BEGIN

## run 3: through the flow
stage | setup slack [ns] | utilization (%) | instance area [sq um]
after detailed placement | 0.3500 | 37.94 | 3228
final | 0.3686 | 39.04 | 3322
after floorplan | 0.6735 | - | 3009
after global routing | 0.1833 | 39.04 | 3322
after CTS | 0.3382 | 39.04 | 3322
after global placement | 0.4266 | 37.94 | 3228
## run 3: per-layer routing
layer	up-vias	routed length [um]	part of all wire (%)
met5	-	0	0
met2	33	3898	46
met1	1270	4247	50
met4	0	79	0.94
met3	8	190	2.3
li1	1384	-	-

END

WHAT THIS TASK INVOLVES:
Start at the line containing "after global placement" and print each line exactly until the listing ends, keeping the final line too.

RESULT OF THIS TASK:
after global placement | 0.4266 | 37.94 | 3228
## run 3: per-layer routing
layer	up-vias	routed length [um]	part of all wire (%)
met5	-	0	0
met2	33	3898	46
met1	1270	4247	50
met4	0	79	0.94
met3	8	190	2.3
li1	1384	-	-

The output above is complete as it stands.